2.1 Hydrogeomorphic Setting and the Categorization of Peatland Systems
The combination of the hydrological and geomorphic settings of a peatland controls the rates and directions of flow, type and amount of dissolved minerals and nutrients from groundwater, and its plant and microbiological ecology. Peatlands in early stages of development commonly occur in valley bottoms and hollows/depressions in the landscape and remain saturated by groundwater discharge from local or regional aquifers in addition to precipitation and surface water.

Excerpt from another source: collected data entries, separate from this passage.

Context: an optimization exercise on an open-source flow, tuned for small area. The choices shown serve that exercise and are no tape-out recipe. Where RTL was checked, it was by simulation tests only, not by an equivalence proof against the original. The RTL of runs 1 and 2 was laid out without a check of its function.

==> design/flow/design.v <==
module mul24x12 (a, b, c, p);
input  [23:0] a;
input  [11:0] b;
input  [23:0] c;
output [35:0] p;
wire [23:0] s [0:12];
wire [23:0] k [0:12];
assign s[0] = c;
assign k[0] = 24'd0;
genvar i, j;
generate
  for (i = 0; i < 12; i = i + 1) begin : row
    for (j = 0; j < 24; j = j + 1) begin : col
      wire x = a[j] & b[i];
      wire y = s[i][j];
      wire z = k[i][j];
      wire sum = x ^ y ^ z;
      if (j > 0) begin : sh
        assign s[i+1][j-1] = sum;
      end else begin : lo
        assign p[i] = sum;
      end
      assign k[i+1][j] = (x & y) | (x & z) | (y & z);
    end
    assign s[i+1][23] = 1'b0;
  end
endgenerate
wire [24:0] cc;
assign cc[0] = 1'b0;
generate
  for (j = 0; j < 24; j = j + 1) begin : fin
    assign p[12+j] = s[12][j] ^ k[12][j] ^ cc[j];
    assign cc[j+1] = (s[12][j] & k[12][j]) | (s[12][j] & cc[j]) | (k[12][j] & cc[j]);
  end
endgenerate
endmodule
module fp_mul_fin (x, y, p, z);
input  [31:0] x;
input  [31:0] y;
input  [35:0] p;
output [31:0] z;
wire zr = ~(|x) | ~(|y);
wire n  = p[35];
wire [7:0] e = x[30:23] + y[30:23] + 8'd129 + {7'd0, n};
wire [22:0] f = n ? p[34:12] : p[33:11];
assign z = zr ? 32'd0 : {x[31] ^ y[31], e, f};
endmodule
module fp_add (x, y, z);
input  [31:0] x;
input  [31:0] y;
output [31:0] z;
wire s1 = x[31];
wire s2 = y[31];
wire [7:0] e1 = x[30:23];
wire [7:0] e2 = y[30:23];
wire zz = ~(|x) | ~(|y);
wire [31:0] cmp_c;
assign cmp_c[0] = 1'b1;
genvar i;
generate
  for (i = 0; i < 31; i = i + 1) begin : cmp
    assign cmp_c[i+1] = (y[i] & ~x[i]) | (y[i] & cmp_c[i]) | (~x[i] & cmp_c[i]);
  end
endgenerate
wire swap = cmp_c[31];
wire [8:0] dc;
wire [7:0] d;
assign dc[0] = 1'b1;
generate
  for (i = 0; i < 8; i = i + 1) begin : dsub
    assign d[i] = e2[i] ^ ~e1[i] ^ dc[i];
    assign dc[i+1] = (e2[i] & ~e1[i]) | (e2[i] & dc[i]) | (~e1[i] & dc[i]);
  end
endgenerate
wire [7:0] dn = d ^ {8{~swap}};
wire [8:0] nc;
wire [7:0] ed;
assign nc[0] = ~swap;
generate
  for (i = 0; i < 8; i = i + 1) begin : dneg
    assign ed[i] = dn[i] ^ nc[i];
    assign nc[i+1] = dn[i] & nc[i];
  end
endgenerate
wire [23:0] lg  = swap ? {1'b1, y[22:0]} : {1'b1, x[22:0]};
wire [23:0] msm = swap ? {1'b1, x[22:0]} : {1'b1, y[22:0]};
wire [7:0]  le  = swap ? e2 : e1;
wire [23:0] sh0 = ed[0] ? {1'b0,  msm[23:1]}  : msm;
wire [23:0] sh1 = ed[1] ? {2'b0,  sh0[23:2]}  : sh0;
wire [23:0] sh2 = ed[2] ? {4'b0,  sh1[23:4]}  : sh1;
wire [23:0] sh3 = ed[3] ? {8'b0,  sh2[23:8]}  : sh2;
wire [23:0] sh4 = ed[4] ? {16'b0, sh3[23:16]} : sh3;
wire [23:0] sm  = (|ed[7:5]) ? 24'd0 : sh4;
wire same = ~(s1 ^ s2);
wire [23:0] t = sm ^ {24{~same}};
wire [24:0] ac;
wire [24:0] r;
assign ac[0] = ~same;
generate
  for (i = 0; i < 24; i = i + 1) begin : addsub
    assign r[i] = lg[i] ^ t[i] ^ ac[i];
    assign ac[i+1] = (lg[i] & t[i]) | (lg[i] & ac[i]) | (t[i] & ac[i]);
  end
endgenerate
assign r[24] = ac[24] ^ ~same;
wire rz = ~(|r);
wire l4 = ~(|r[24:9]);
wire [24:0] n4 = l4 ? {r[8:0], 16'd0} : r;
wire l3 = ~(|n4[24:17]);
wire [24:0] n3 = l3 ? {n4[16:0], 8'd0} : n4;
wire l2 = ~(|n3[24:21]);
wire [24:0] n2 = l2 ? {n3[20:0], 4'd0} : n3;
wire l1 = ~(|n2[24:23]);
wire [24:0] n1 = l1 ? {n2[22:0], 2'd0} : n2;
wire l0 = ~n1[24];
wire [24:0] n0 = l0 ? {n1[23:0], 1'b0} : n1;
wire [4:0] lz = {l4, l3, l2, l1, l0};
wire [7:0] eo = le + 8'd1 - {3'b000, lz};
assign z[31]    = ~rz & (swap ? s2 : s1);
assign z[30:23] = zz ? le : (rz ? 8'd0 : eo);
assign z[22:0]  = zz ? lg[22:0] : n0[23:1];
endmodule
module fft_core (clk, rst_n
                , ena_fft_core
                , ena_arrange
                , w11
                , started
                , started2
                , phase
                , data_rd_01, data_rd_02, data_rd_03
                , data_rd_04, data_rd_05, data_rd_06
                , data_w_real, data_w_image
                , q1_real, q1_image
                , q3_real, q3_image
                , load_out
                );
input clk;
input rst_n;
input ena_fft_core;
input ena_arrange;
input w11;
input started;    
input started2;   
input [3:0] phase;
input [31:0] data_rd_01, data_rd_02, data_rd_03, data_rd_04, data_rd_05, data_rd_06;
input [31:0] data_w_real, data_w_image;
output [31:0] q1_real, q1_image, q3_real, q3_image;
output load_out;
wire ph0 = (phase == 4'd0);
wire ph1 = (phase == 4'd1);
wire ph2 = (phase == 4'd2);
wire ph3 = (phase == 4'd3);
wire ph4 = (phase == 4'd4);
wire ph6 = (phase == 4'd6);
wire ph8 = (phase == 4'd8);
wire ph9 = (phase == 4'd9);
assign load_out = started2 & ph1;
reg [23:0] l;
reg [31:0] t1, t2;
reg [31:0] q1r, q1i, q2r, q2i, q3r, q3i;
wire x_im = phase[0] ? (phase == 4'd7 || phase == 4'd1) : (phase == 4'd8 || phase == 4'd2);
wire y_im = (phase >= 4'd7 && phase <= 4'd9) || ph0;
wire hi   = ~phase[0];
wire [31:0] mx = x_im ? data_w_image : data_w_real;
wire [31:0] my = y_im ? data_rd_05 : data_rd_02;
wire [35:0] mp;
mul24x12 mul (.a({1'b1, mx[22:0]}), .b(hi ? {1'b1, my[22:12]} : my[11:0]),
              .c(hi ? l : 24'd0), .p(mp));
wire [31:0] mf;
fp_mul_fin mfin (.x(mx), .y(my), .p(mp), .z(mf));
wire [31:0] a1 = ph2 ? data_rd_01 : ph4 ? data_rd_04 : t2;
wire [31:0] a2s = (ph3 | ph4) ? q1i : t1;
wire [31:0] a2 = {a2s[31] ^ ph9, a2s[30:0]};
wire [31:0] as;
fp_add add (.x(a1), .y(a2), .z(as));
always @(posedge clk) begin
  l <= mp[35:12];
  if (ph6 | ph0) t2 <= mf;
  if (ph8) t1 <= mf;
  else if (ph9) t1 <= as;
  if (ena_arrange) begin
    q1r <= w11 ? data_rd_03 : 32'd0;
    q1i <= w11 ? data_rd_06 : 32'd0;
  end else if (!started) begin
    q1r <= 32'd0;
    q1i <= 32'd0;
  end else begin
    if (ph2) q1r <= as;
    if (ph2) q1i <= mf;
    else if (ph3 | ph4) q1i <= as;
  end
  if (ph1) begin
    q2r <= q1r;
    q2i <= q1i;
    q3r <= q2r;
    q3i <= q2i;
  end
end
assign q1_real  = q1r;
assign q1_image = q1i;
assign q3_real  = q3r;
assign q3_image = q3i;
endmodule
module top_fft(clk
               ,rst_n
               ,ena_fft
               ,ena_mag
               ,data_rd_int_01
               ,data_rd_int_02
               ,data_rd_int_03
               ,data_rd_int_04
               ,data_rd_int_05
               ,data_rd_int_06
               ,data_w_real
               ,data_w_image
               ,wr_ena_int_01        
               ,wr_ena_int_02
               ,wr_ena_int_03
               ,wr_ena_int_04
               ,wr_ena_int_05
               ,wr_ena_int_06
               ,addr_mem_int_01
               ,addr_mem_int_02
               ,addr_mem_int_03
               ,addr_mem_int_04
               ,addr_mem_int_05
               ,addr_mem_int_06
               ,addr_input
               ,addr_w
               ,data_wr_int_01
               ,data_wr_int_02
               ,data_wr_int_03
               ,data_wr_int_04
               ,data_wr_int_05
               ,data_wr_int_06
               ,data_input
               ,stage_number
               ,max_point_fft
               ,max_point_fft_core
               );
parameter ADDR_WIDTH = 12;
parameter DATA_WIDTH = 32;
input clk;
input rst_n;
input ena_fft;
input [3:0]stage_number;
input [ADDR_WIDTH-1:0]max_point_fft;
input [15:0]max_point_fft_core;
wire [3:0]stage_number;
wire [ADDR_WIDTH-1:0]max_point_fft;
wire [15:0]max_point_fft_core;
output ena_mag;
input[DATA_WIDTH-1:0] data_rd_int_01;
input[DATA_WIDTH-1:0] data_rd_int_02;
input[DATA_WIDTH-1:0] data_rd_int_03;
input[DATA_WIDTH-1:0] data_rd_int_04;
input[DATA_WIDTH-1:0] data_rd_int_05;
input[DATA_WIDTH-1:0] data_rd_int_06;
input[DATA_WIDTH-1:0] data_w_real;
input[DATA_WIDTH-1:0] data_w_image;
output wr_ena_int_01;
output wr_ena_int_02;
output wr_ena_int_03;
output wr_ena_int_04;
output wr_ena_int_05;
output wr_ena_int_06;
output[ADDR_WIDTH-1:0] addr_mem_int_01;
output[ADDR_WIDTH-1:0] addr_mem_int_02;
output[ADDR_WIDTH-1:0] addr_mem_int_03;
output[ADDR_WIDTH-1:0] addr_mem_int_04;
output[ADDR_WIDTH-1:0] addr_mem_int_05;
output[ADDR_WIDTH-1:0] addr_mem_int_06;
output[ADDR_WIDTH-1:0] addr_input;
output[ADDR_WIDTH-1:0] addr_w;
output[DATA_WIDTH-1:0] data_wr_int_01;
output[DATA_WIDTH-1:0] data_wr_int_02;
output[DATA_WIDTH-1:0] data_wr_int_03;
output[DATA_WIDTH-1:0] data_wr_int_04;
output[DATA_WIDTH-1:0] data_wr_int_05;
output[DATA_WIDTH-1:0] data_wr_int_06;
input [DATA_WIDTH-1:0] data_input;
wire ena_mag;
localparam RESET    = 3'd0;
localparam INITIAL  = 3'd1;
localparam PREPARE  = 3'd2;
localparam FFT_CORE = 3'd3;
localparam FFT_WAIT = 3'd4;
localparam ARRANGE  = 3'd5;
reg  [2:0] state;
reg  [2:0] next_state;
reg        ena_state;     
reg        flag_end;
reg  [3:0] stage_level;
reg  [10:0] c;            
reg        arr_hit1, arr_hit2;
reg        mag_pending;
reg        ena_mag_r;
reg        wr01, wr03;
reg  [3:0] phase;         
reg  [3:0] pc;            
reg        w9;            
reg  [9:0] xw;            
reg        xw_v;
reg  [9:0] rc;            
reg  [11:0] a01, a02;
reg  [10:0] a03;
wire prep   = (state == PREPARE);
wire core   = (state == FFT_CORE);
wire wait_s = (state == FFT_WAIT);
wire arr    = (state == ARRANGE);
always @(*) begin
  case (state)
    RESET:    next_state = INITIAL;
    INITIAL:  next_state = ena_fft ? PREPARE : INITIAL;
    PREPARE:  next_state = ena_state ? FFT_CORE : PREPARE;
    ARRANGE:  next_state = flag_end ? INITIAL : (ena_state ? FFT_CORE : ARRANGE);
    FFT_CORE: next_state = ena_state ? FFT_WAIT : FFT_CORE;
    FFT_WAIT: next_state = ena_state ? ARRANGE : FFT_WAIT;
    default:  next_state = RESET;
  endcase
end
wire ph0 = (phase == 4'd0);
wire ph1 = (phase == 4'd1);
wire ph2 = (phase == 4'd2);
wire ph3 = (phase == 4'd3);
wire ena_mul = core & ph0 & wr03;           
wire [10:0] c_inc = c + 11'd1;
wire c_eqN  = ({1'b0, c} == max_point_fft);
wire c_eq0  = (c == 11'd0);
wire c_eq1  = (c == 11'd1);
wire wait0  = wait_s & c_eq0;               
wire wait1  = wait_s & c_eq1;               
wire [3:0] sn = stage_number;
wire [3:0] sh = sn - stage_level - 4'd1;    
reg  [9:0] sh_1h, sl_1h, sn_mask, sn_top;
integer i;
always @(*) begin
  for (i = 0; i < 10; i = i + 1) begin
    sh_1h[i]   = (sh == i) || (i == 9 && sh > 4'd9);
    sl_1h[i]   = (stage_level == i);
    sn_mask[i] = (i < sn) || (sn == 4'd0) || (sn > 4'd10);
    sn_top[i]  = (i == sn - 1) || (i == 9 && (sn == 4'd0 || sn > 4'd10));
  end
end
always @(posedge clk or negedge rst_n) begin
  if (!rst_n) begin
    state <= RESET;
    ena_state <= 1'b0;
    c <= 0;
    arr_hit1 <= 1'b0;
    arr_hit2 <= 1'b0;
    flag_end <= 1'b0;
    stage_level <= 0;
    mag_pending <= 1'b0;
    ena_mag_r <= 1'b0;
    wr01 <= 1'b0;
    wr03 <= 1'b0;
    phase <= 0;
    pc <= 0;
  end
  else begin
    state <= next_state;
    if (ena_state | (arr & flag_end) | ~(prep | core | wait_s | arr))
      c <= 0;
    else if (core) begin
      if (ph2) c <= c_eqN ? 11'd0 : c_inc;
    end
    else
      c <= c_inc;
    ena_state <= (prep & c_eqN) | (wait_s & (c == 11'd7)) | (arr & arr_hit2)
               | (ena_mul & ({1'b0, a03_inc} == max_point_fft));
    arr_hit1 <= arr & c_eqN;
    arr_hit2 <= arr & arr_hit1;
    if (wait0) flag_end <= (stage_level == sn - 4'd1);
    if (wait1) stage_level <= flag_end ? 4'd0 : stage_level + 4'd1;
    if (wait0 & (stage_level == sn - 4'd1) & ~flag_end) mag_pending <= 1'b1;
    else if (ena_mag_r) mag_pending <= 1'b0;
    ena_mag_r <= mag_pending & (state == INITIAL) & wr01;
    wr01 <= prep | arr;
    wr03 <= core | wait_s;
    phase <= (core & (phase != 4'd9)) ? phase + 4'd1 : 4'd0;
    pc <= core ? (pc | ({pc[2:0], 1'b1} & {4{ena_mul}})) : 4'd0;
  end
end
assign ena_mag = ena_mag_r;
assign wr_ena_int_01 = wr01;
assign wr_ena_int_02 = wr01;
assign wr_ena_int_04 = wr01;
assign wr_ena_int_05 = wr01;
assign wr_ena_int_03 = wr03;
assign wr_ena_int_06 = wr03;
wire [9:0] xw_step = sh_1h;
wire [9:0] xw_next;
wire [10:0] xw_c;
assign xw_c[0] = 1'b0;
genvar g;
generate
  for (g = 0; g < 10; g = g + 1) begin : xwadd
    assign xw_next[g] = (xw[g] ^ xw_step[g] ^ xw_c[g]) & sn_mask[g];
    assign xw_c[g+1] = (xw[g] & xw_step[g]) | (xw[g] & xw_c[g]) | (xw_step[g] & xw_c[g]);
  end
endgenerate
wire xw_ld = (core & ph3) | wait1;
wire xw_keep = core | wait0 | wait1;
always @(posedge clk) begin
  if (!xw_keep) begin
    xw <= 0;
    xw_v <= 1'b0;
  end
  else if (xw_ld) begin
    xw <= xw_v ? xw_next : 10'd0;
    xw_v <= 1'b1;
  end
end
assign addr_w = xw_v ? {2'b00, xw} + 12'd1 : 12'd0;
always @(posedge clk or negedge rst_n) begin
  if (!rst_n) w9 <= 1'b0;
  else if (ph2) w9 <= xw_v ? ~(|(xw_next & sn_top)) : 1'b1;
end
wire [9:0] rc_next;
wire [10:0] rc_c;
assign rc_c[10] = 1'b0;
generate
  for (g = 9; g >= 0; g = g - 1) begin : rcinc
    wire cin = sn_top[g] | rc_c[g+1];
    assign rc_next[g] = (rc[g] ^ cin) & sn_mask[g];
    assign rc_c[g] = cin & rc[g];
  end
endgenerate
always @(posedge clk) begin
  if (prep & ~c_eq0 & ~c_eq1) rc <= rc_next;
  else rc <= 0;
end
wire [11:0] jf = {2'b00, sl_1h};
wire [11:0] c_pj = {1'b0, c} + jf;
wire [11:0] c_mj = {1'b0, c} - jf;
wire [11:0] inc_in = prep ? {2'b00, rc} : a01;
wire [11:0] inc_out = inc_in + 12'd1;
wire [10:0] a03_inc = a03 + 11'd1;
reg  [11:0] a01_n, a02_n;
always @(*) begin
  if (prep) begin
    a01_n = wr01 ? inc_out : 12'd0;
    a02_n = a01_n;
  end else if (arr) begin
    a01_n = (|c[10:2]) ? inc_out : 12'd0;
    a02_n = a01_n;
  end else if (core) begin
    a01_n = ~wr03 ? 12'd0 : (w9 ? {1'b0, c} : c_mj);
    a02_n = ~wr03 ? 12'd0 : (w9 ? c_pj : {1'b0, c});
  end else begin
    a01_n = 12'd0;
    a02_n = 12'd0;
  end
end
always @(posedge clk or negedge rst_n) begin
  if (!rst_n) begin
    a01 <= 0;
    a02 <= 0;
    a03 <= 0;
  end
  else begin
    a01 <= a01_n;
    a02 <= a02_n;
    if (core)
      a03 <= ~wr03 ? 11'd0 : (ph1 & pc[3]) ? a03_inc : a03;
    else if (arr)
      a03 <= (~wr01 | arr_hit1) ? 11'd0 : a03_inc;
    else if (~wait_s)
      a03 <= 0;
  end
end
assign addr_mem_int_01 = a01;
assign addr_mem_int_04 = a01;
assign addr_mem_int_02 = a02;
assign addr_mem_int_05 = a02;
assign addr_mem_int_03 = {1'b0, a03};
assign addr_mem_int_06 = {1'b0, a03};
assign addr_input = (prep & ~ena_state) ? {1'b0, c} : {11'd0, core & ~wr03 & (stage_level == 4'd0)};
wire [DATA_WIDTH-1:0] q1_real, q1_image, q3_real, q3_image;
wire load_out;
reg  [DATA_WIDTH-1:0] out_real, out_image;
wire w11 = arr & (|c[10:1]);
fft_core fft_core_01(.clk(clk), .rst_n(rst_n)
           , .ena_fft_core(core)
           , .ena_arrange(arr)
           , .w11(w11)
           , .started(pc[0])
           , .started2(pc[1])
           , .phase(phase)
           , .data_rd_01(data_rd_int_01), .data_rd_02(data_rd_int_02), .data_rd_03(data_rd_int_03)
           , .data_rd_04(data_rd_int_04), .data_rd_05(data_rd_int_05), .data_rd_06(data_rd_int_06)
           , .data_w_real(data_w_real), .data_w_image(data_w_image)
           , .q1_real(q1_real), .q1_image(q1_image)
           , .q3_real(q3_real), .q3_image(q3_image)
           , .load_out(load_out)
           );
always@(posedge clk) begin
  if (prep) begin
    out_real  <= data_input;
    out_image <= 0;
  end
  else if (core | wait_s) begin
    if (!wr03) begin
      out_real  <= 0;
      out_image <= 0;
    end
    else if (load_out) begin
      out_real  <= q3_real;
      out_image <= q3_image;
    end
  end
  else begin
    out_real  <= q1_real;
    out_image <= q1_image;
  end
end
assign data_wr_int_01 = out_real;
assign data_wr_int_02 = out_real;
assign data_wr_int_03 = out_real;
assign data_wr_int_04 = out_image;
assign data_wr_int_05 = out_image;
assign data_wr_int_06 = out_image;
endmodule
==> design/flow/run.sh <==
#!/bin/bash
# synth_recipe.tcl (not shown) runs the flow's synth.tcl, then flattens the netlist and writes it again
# the make line also repeats each setting of config.mk as NAME=value (left out here)
make -C /OpenROAD-flow-scripts/flow DESIGN_CONFIG=/design/flow/config.mk WORK_HOME=/design/flow/orfs CLKGATE_MAP_FILE= SYNTH_SCRIPT=/design/flow/synth_recipe.tcl finish
==> design/flow/config.mk <==
export PLATFORM = sky130hd
export DESIGN_NAME = top_fft
export DESIGN_NICKNAME = top_fft
export VERILOG_FILES = /design/flow/design.v
export SDC_FILE = /design/flow/constraint.sdc
export NUM_CORES = 4
export LEC_CHECK = 0
export CAP_MARGIN = 20
export CORE_MARGIN = 2
export CORE_UTILIZATION = 30
export CTS_BUF_LIST = sky130_fd_sc_hd__clkbuf_4
export PLACE_DENSITY = 0.4
export SLEW_MARGIN = 20
==> design/flow/constraint.sdc <==
create_clock -name core_clock -period 30.0 [get_ports {clk}]
set_input_delay 6.0000 -clock core_clock [delete_from_list [all_inputs] [get_ports {clk}]]
set_output_delay 6.0000 -clock core_clock [all_outputs]
set_load 0.01 [all_outputs]
==> impl_metrics.env, run 1 <==
export IMPL_outcome="complete, no violations"
export IMPL_placementRows=131
export IMPL_via_per_inst=5.19
export IMPL_place_congestion=0.892
export IMPL_crit_reg2reg_launch="phase[0]"
export IMPL_min_delay_path_depth=0
export IMPL_cts_tree="done"
export IMPL_fin_crit_sh=0.854
export IMPL_drv_cap=0
export IMPL_end_kind="flop"
export IMPL_relSlewSlack=0.144
export IMPL_final_setup_tns_ps=0
export IMPL_route_detailed_drc=0
export IMPL_setup_violations_final=0
export IMPL_clock_path_buffers=3
export IMPL_fillers=13200
export IMPL_max_freq_mhz=39.0
export IMPL_grt_first_pass_wirelength_mm=230
export IMPL_cts_buffers_inserted=138
export IMPL_dp_final_hpwl_mm=122
export IMPL_skew_ps=75.0
export IMPL_post_cts_buffers=0
export IMPL_synth_top_area_share=0.224
export IMPL_min_period_ps=25630
export IMPL_port_buffers=597
export IMPL_postRouteAntennaNets=0
export IMPL_grt_max_degree=86
export IMPL_slew_viol_final=0
export IMPL_ys_types=105
export IMPL_final_hold_viol_count=0
export IMPL_ys_ff_latch=435
export IMPL_syn_inst=4150
export IMPL_detail_route_wl_per_cell_um=24.8
export IMPL_synth_area_top_cells="edfxtp_1 22%, fa_1 16%, nor2_1 5.2%, dfrtp_1 4.5%, ha_1 4.2%"
export IMPL_nets=5334
export IMPL_io_pins=618
export IMPL_clock_sinks=435
export IMPL_r2r_cells=75
export IMPL_grt_use_met3=0.0370
export IMPL_ys_warnings_count=3
export IMPL_core_area_mm2=0.128
export IMPL_cpMostUsedCell="fa_1"
export IMPL_fp_dieArea_mm2=0.132
export IMPL_first_global_vias=33000
export IMPL_synth_edf_count=288
export IMPL_r2r_setup_slack_ps=7390
export IMPL_min_delay_start="fft_core_01.q2i[26]"
export IMPL_crit_fanout=34
export IMPL_synthesis_area_mm2=0.0386
export IMPL_synth_top_area_cell="edfxtp_1"
export IMPL_drtIter0Drc=2629
export IMPL_root_buffer="clkbuf_4"
export IMPL_grt_use_met2=0.371
export IMPL_r2r_end="fft_core_01.q1i[30]"
export IMPL_initial_core_util=0.302
export IMPL_area_delta_synth_final_pct=22.1
export IMPL_critPathSlowestCell="clkinv_1"
export IMPL_grt_util_met1=0.338
export IMPL_synth_most_common_cell="nor2_1"
export IMPL_cp_arrival_ps=26360
export IMPL_synth_avg_cell_area_um2=9.30
export IMPL_crit_required_ps=30730
export IMPL_ys_async_sr_fraction=0.161
export IMPL_cts_max_level=4
export IMPL_critPathMaxStageDelay_ps=650
export IMPL_vias=32900
export IMPL_worstMarginPinSlew_ps=1280
export IMPL_wl_mm=157
export IMPL_synth_seq_area_share=0.309
export IMPL_rsz0062_at_grt="no"
export IMPL_crit_path_start_kind="input pin"
export IMPL_synth_main_ff_cell="edfxtp_1"
export IMPL_path_clk_slew_ps=70
export IMPL_layout_drive_gt1_share=0.107
export IMPL_antenna_found_initial=16
export IMPL_busiest_layer="met2"
export IMPL_cts_resized=0
export IMPL_hold_class="reg2reg"
export IMPL_die_h_um=363
export IMPL_ctsHoldBuffers=0
export IMPL_grt_overflow=0
export IMPL_yosys_top_cells_count="533 x nor2_1, 379 x nand2_1, 306 x fa_1, 288 x edfxtp_1, 286 x inv_1"
export IMPL_dieWidth_um=363
export IMPL_holdPathEnd="fft_core_01.q3i[26]"
export IMPL_crit_type="in2reg"
export IMPL_grt_use_total=0.237
export IMPL_dr_pass1_iters=8
export IMPL_insertion_delay_ps=1020
-- cells by family (layout without fill, tap and decap cells) --
group / count (synthesis) / in the layout / share of synthesized area
and+or+nand+nor: 1362 / 1362 / 0.157
DFF: 435 / 435 / 0.309
AOI/OAI and AO/OA: 832 / 832 / 0.143
xor gates and xnor gates: 120 / 120 / 0.0274
other: 1 / 12 / 0.0000971
buffers and inverters: 713 / 1238 / 0.0901
adders and majority gates: 443 / 443 / 0.203
muxes: 244 / 244 / 0.0700
-- state kept, by name, indices dropped and copies added, names as in the netlist, 3 cells and up --
name	flops
rc	10
c	11
stage_level	4
a01	12
out_image	32
fft_core_01.q3r	32
out_real	32
xw	10
pc	4
fft_core_01.q1i	32
fft_core_01.q2i	32
a02	12
fft_core_01.q2r	32
fft_core_01.t2	32
state	3
fft_core_01.l	24
fft_core_01.t1	32
a03	11
fft_core_01.q1r	32
fft_core_01.q3i	32
phase	4
-- worst max-delay path by stage --
stage	start	slack, ps	end
floorplan	data_rd_int_05[12]	5930	fft_core_01.q1i[29]
global placement	data_rd_int_01[24]	3610	fft_core_01.q1i[30]
detailed placement	data_rd_int_01[24]	3640	fft_core_01.q1i[30]
CTS	data_rd_int_01[24]	4700	fft_core_01.q1i[30]
global route	data_rd_int_01[24]	3680	fft_core_01.q1i[30]
finish	data_rd_int_01[24]	4370	fft_core_01.q1i[30]
-- cells in the final DEF, fill, tap and decap left out, drive strengths merged, types with 39 or more instances in the layout --
| master | n |
|---|---|
| a31oi | 58 |
| buf | 104 |
| clkbuf | 215 |
| a21oi | 178 |
| nor2b | 44 |
| nand2b | 39 |
| nand3 | 161 |
| clkdlybuf4s50 | 596 |
| dfxtp | 77 |
| edfxtp | 288 |
| xnor2 | 87 |
| o21ai | 248 |
| fa | 306 |
| dfrtp | 70 |
| nand2 | 379 |
| nor2 | 533 |
| and3 | 42 |
| mux2i | 170 |
| inv | 298 |
| a21o | 39 |
| mux2 | 65 |
| ha | 130 |
-- layout make-up --
cell class	instances	area, um^2	share of cell area
multi-input cells	3005	23400	0.496
flip-flops and latches	435	11900	0.253
repair buffers	701	6790	0.144
well taps	1662	2080	0.0441
clock buffers	214	1610	0.0341
inverters	294	1110	0.0235
clock inverters	29	196	0.00417
diodes	8	20.0	0.000425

For a given climate, the strength of groundwater interaction relies on the difference in hydraulic head (e.g., water table elevation) between the wetland and the adjacent upland or regional aquifer, as well as the permeability of the basal materials under the valley that limit the rates of groundwater exchange. Where inflow and precipitation rates are sufficient to cause persistent saturation of the ground surface so that hydrophytic (water-loving) vegetation grows, peat will form and accumulate. Groundwater interaction with peatland systems evolves with time because of strong ecohydrological feedbacks. For example, peat decomposition creates zones of lower hydraulic conductivity that reduce groundwater discharge rates and alters water -table fluctuations and hydraulic gradients. Because of this, we can broadly distinguish a range of peatland types based mostly on their groundwater relations: swamps, fens, and bogs as shown in Figure 2 (Zoltai and Vitt, 1995).
Figure 2 – Transition from a) an incipient rich fen peatland with relatively strong groundwater inflow, to b) poor fen where peat accumulation accompanied by a rise in water table diminishes groundwater inflow, to c) a raised bog where the groundwater flow direction is reversed. Swamps have a hydrogeological configuration similar to fens, although groundwater flow may be weaker compared to surface water inflow.